* [Work to be completed]: The response must consist of the lines below from the one with "Class of the most" through the one with "Setup repair after", exactly as they appear and with both ends kept.
============
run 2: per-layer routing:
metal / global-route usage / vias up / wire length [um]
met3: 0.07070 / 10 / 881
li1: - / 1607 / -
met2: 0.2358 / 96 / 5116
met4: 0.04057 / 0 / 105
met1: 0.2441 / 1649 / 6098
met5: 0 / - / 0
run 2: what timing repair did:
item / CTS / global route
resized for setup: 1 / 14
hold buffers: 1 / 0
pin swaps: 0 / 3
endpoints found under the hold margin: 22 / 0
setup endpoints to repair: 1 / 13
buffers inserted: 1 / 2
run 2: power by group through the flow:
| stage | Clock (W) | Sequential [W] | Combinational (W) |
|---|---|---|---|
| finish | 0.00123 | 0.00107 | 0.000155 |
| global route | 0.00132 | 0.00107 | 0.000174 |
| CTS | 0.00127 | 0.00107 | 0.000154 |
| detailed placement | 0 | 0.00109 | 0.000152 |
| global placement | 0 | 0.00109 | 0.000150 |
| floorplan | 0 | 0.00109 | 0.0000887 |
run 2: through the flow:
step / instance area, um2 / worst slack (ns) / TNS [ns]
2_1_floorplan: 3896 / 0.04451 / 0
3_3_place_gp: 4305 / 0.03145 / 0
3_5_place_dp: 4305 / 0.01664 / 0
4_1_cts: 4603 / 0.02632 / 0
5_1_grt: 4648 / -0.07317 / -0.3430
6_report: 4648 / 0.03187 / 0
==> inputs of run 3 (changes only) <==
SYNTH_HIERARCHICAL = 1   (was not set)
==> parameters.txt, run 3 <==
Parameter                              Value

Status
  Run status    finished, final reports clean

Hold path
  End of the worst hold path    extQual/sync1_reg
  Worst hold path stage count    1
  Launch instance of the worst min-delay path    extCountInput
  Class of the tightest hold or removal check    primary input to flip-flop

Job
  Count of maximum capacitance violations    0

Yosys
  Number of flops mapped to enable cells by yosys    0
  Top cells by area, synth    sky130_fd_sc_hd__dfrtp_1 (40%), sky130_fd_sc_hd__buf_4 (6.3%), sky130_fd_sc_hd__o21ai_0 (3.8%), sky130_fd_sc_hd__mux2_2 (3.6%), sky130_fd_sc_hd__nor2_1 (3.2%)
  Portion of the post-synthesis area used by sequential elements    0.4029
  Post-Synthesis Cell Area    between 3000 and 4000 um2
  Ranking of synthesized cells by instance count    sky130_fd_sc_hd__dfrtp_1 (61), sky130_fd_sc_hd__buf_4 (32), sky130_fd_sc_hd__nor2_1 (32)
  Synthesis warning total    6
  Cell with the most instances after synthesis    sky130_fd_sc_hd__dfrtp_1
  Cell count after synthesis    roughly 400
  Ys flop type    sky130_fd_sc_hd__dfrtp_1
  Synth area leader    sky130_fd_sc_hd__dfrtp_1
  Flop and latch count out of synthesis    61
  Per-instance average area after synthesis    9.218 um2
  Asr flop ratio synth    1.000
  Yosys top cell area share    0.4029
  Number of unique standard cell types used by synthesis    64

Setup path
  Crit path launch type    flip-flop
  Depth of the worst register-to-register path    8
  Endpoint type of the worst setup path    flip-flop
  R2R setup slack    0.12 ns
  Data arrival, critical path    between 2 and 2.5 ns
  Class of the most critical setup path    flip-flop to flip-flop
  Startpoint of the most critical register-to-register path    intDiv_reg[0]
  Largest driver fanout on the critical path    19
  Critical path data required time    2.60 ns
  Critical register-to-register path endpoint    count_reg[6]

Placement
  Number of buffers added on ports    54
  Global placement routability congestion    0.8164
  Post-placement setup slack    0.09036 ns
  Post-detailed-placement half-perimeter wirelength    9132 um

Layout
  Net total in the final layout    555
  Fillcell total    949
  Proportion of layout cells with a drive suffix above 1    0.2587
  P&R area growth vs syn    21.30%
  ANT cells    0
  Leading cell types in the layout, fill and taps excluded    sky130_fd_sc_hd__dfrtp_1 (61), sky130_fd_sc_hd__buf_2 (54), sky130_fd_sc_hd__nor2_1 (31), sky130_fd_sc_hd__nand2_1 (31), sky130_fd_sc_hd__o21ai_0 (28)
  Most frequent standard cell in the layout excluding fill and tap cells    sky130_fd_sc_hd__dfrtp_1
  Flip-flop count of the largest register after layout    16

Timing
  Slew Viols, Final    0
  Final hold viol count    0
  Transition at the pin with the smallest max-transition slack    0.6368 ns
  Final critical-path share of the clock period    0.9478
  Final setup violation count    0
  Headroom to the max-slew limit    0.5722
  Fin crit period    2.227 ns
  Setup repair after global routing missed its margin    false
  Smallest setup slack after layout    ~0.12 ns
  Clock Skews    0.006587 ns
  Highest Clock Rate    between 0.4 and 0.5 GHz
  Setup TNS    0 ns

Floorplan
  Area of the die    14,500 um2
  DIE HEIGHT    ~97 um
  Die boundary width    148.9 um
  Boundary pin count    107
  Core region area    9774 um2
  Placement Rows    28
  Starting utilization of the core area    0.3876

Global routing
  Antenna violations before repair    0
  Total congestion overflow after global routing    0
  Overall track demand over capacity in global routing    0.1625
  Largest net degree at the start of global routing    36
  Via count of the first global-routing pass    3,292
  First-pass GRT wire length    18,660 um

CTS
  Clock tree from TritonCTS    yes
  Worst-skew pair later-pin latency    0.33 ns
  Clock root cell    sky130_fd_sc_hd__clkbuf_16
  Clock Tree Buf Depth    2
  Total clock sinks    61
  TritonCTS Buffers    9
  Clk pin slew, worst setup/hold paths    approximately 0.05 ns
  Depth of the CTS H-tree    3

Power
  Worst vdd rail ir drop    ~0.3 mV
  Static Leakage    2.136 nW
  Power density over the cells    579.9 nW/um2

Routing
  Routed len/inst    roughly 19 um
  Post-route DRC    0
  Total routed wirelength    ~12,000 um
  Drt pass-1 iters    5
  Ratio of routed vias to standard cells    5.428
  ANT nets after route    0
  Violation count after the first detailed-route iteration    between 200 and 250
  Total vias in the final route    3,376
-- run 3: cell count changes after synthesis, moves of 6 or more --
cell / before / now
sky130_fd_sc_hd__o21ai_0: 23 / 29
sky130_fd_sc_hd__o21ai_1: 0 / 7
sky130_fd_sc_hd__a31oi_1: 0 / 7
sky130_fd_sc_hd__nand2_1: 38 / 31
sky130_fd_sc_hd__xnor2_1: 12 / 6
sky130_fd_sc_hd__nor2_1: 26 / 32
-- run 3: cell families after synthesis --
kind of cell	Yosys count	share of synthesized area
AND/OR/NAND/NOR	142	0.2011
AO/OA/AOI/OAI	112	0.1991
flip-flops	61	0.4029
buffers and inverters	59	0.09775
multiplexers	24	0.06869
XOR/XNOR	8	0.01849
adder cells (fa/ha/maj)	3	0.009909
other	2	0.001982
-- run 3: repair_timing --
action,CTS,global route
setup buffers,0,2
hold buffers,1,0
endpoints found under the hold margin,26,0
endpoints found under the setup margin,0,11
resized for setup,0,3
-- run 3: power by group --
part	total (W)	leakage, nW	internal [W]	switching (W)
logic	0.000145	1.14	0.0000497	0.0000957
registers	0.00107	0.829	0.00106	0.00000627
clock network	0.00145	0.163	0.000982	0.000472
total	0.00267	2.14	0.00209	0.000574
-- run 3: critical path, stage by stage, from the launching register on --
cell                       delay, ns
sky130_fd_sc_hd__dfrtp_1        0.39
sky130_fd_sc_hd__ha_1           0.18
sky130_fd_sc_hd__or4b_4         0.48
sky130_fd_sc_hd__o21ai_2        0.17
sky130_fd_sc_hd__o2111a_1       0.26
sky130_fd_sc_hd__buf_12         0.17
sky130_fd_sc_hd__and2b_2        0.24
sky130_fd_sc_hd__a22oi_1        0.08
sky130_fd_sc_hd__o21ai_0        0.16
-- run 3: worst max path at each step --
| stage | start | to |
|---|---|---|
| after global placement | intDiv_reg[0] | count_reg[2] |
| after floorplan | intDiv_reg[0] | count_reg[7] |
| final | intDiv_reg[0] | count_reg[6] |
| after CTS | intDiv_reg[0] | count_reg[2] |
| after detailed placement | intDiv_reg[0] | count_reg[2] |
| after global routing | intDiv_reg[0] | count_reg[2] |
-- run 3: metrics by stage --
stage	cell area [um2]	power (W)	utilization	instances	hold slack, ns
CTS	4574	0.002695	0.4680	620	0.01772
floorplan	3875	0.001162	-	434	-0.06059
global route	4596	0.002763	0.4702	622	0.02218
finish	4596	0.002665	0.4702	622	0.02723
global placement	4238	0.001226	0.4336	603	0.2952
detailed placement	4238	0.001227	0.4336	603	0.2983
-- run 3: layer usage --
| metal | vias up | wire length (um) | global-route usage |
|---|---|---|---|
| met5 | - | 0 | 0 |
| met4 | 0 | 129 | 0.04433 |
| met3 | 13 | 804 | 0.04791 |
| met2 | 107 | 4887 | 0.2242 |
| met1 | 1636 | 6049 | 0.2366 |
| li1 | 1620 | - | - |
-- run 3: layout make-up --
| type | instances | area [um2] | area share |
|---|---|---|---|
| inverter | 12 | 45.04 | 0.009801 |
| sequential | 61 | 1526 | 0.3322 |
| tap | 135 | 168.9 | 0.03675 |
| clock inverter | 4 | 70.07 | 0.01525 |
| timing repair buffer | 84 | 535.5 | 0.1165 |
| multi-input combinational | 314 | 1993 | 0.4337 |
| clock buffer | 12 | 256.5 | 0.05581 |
============
* [Solution to this exercise]:
  Class of the most critical setup path    flip-flop to flip-flop
  Startpoint of the most critical register-to-register path    intDiv_reg[0]
  Largest driver fanout on the critical path    19
  Critical path data required time    2.60 ns
  Critical register-to-register path endpoint    count_reg[6]

Placement
  Number of buffers added on ports    54
  Global placement routability congestion    0.8164
  Post-placement setup slack    0.09036 ns
  Post-detailed-placement half-perimeter wirelength    9132 um

Layout
  Net total in the final layout    555
  Fillcell total    949
  Proportion of layout cells with a drive suffix above 1    0.2587
  P&R area growth vs syn    21.30%
  ANT cells    0
  Leading cell types in the layout, fill and taps excluded    sky130_fd_sc_hd__dfrtp_1 (61), sky130_fd_sc_hd__buf_2 (54), sky130_fd_sc_hd__nor2_1 (31), sky130_fd_sc_hd__nand2_1 (31), sky130_fd_sc_hd__o21ai_0 (28)
  Most frequent standard cell in the layout excluding fill and tap cells    sky130_fd_sc_hd__dfrtp_1
  Flip-flop count of the largest register after layout    16

Timing
  Slew Viols, Final    0
  Final hold viol count    0
  Transition at the pin with the smallest max-transition slack    0.6368 ns
  Final critical-path share of the clock period    0.9478
  Final setup violation count    0
  Headroom to the max-slew limit    0.5722
  Fin crit period    2.227 ns
  Setup repair after global routing missed its margin    false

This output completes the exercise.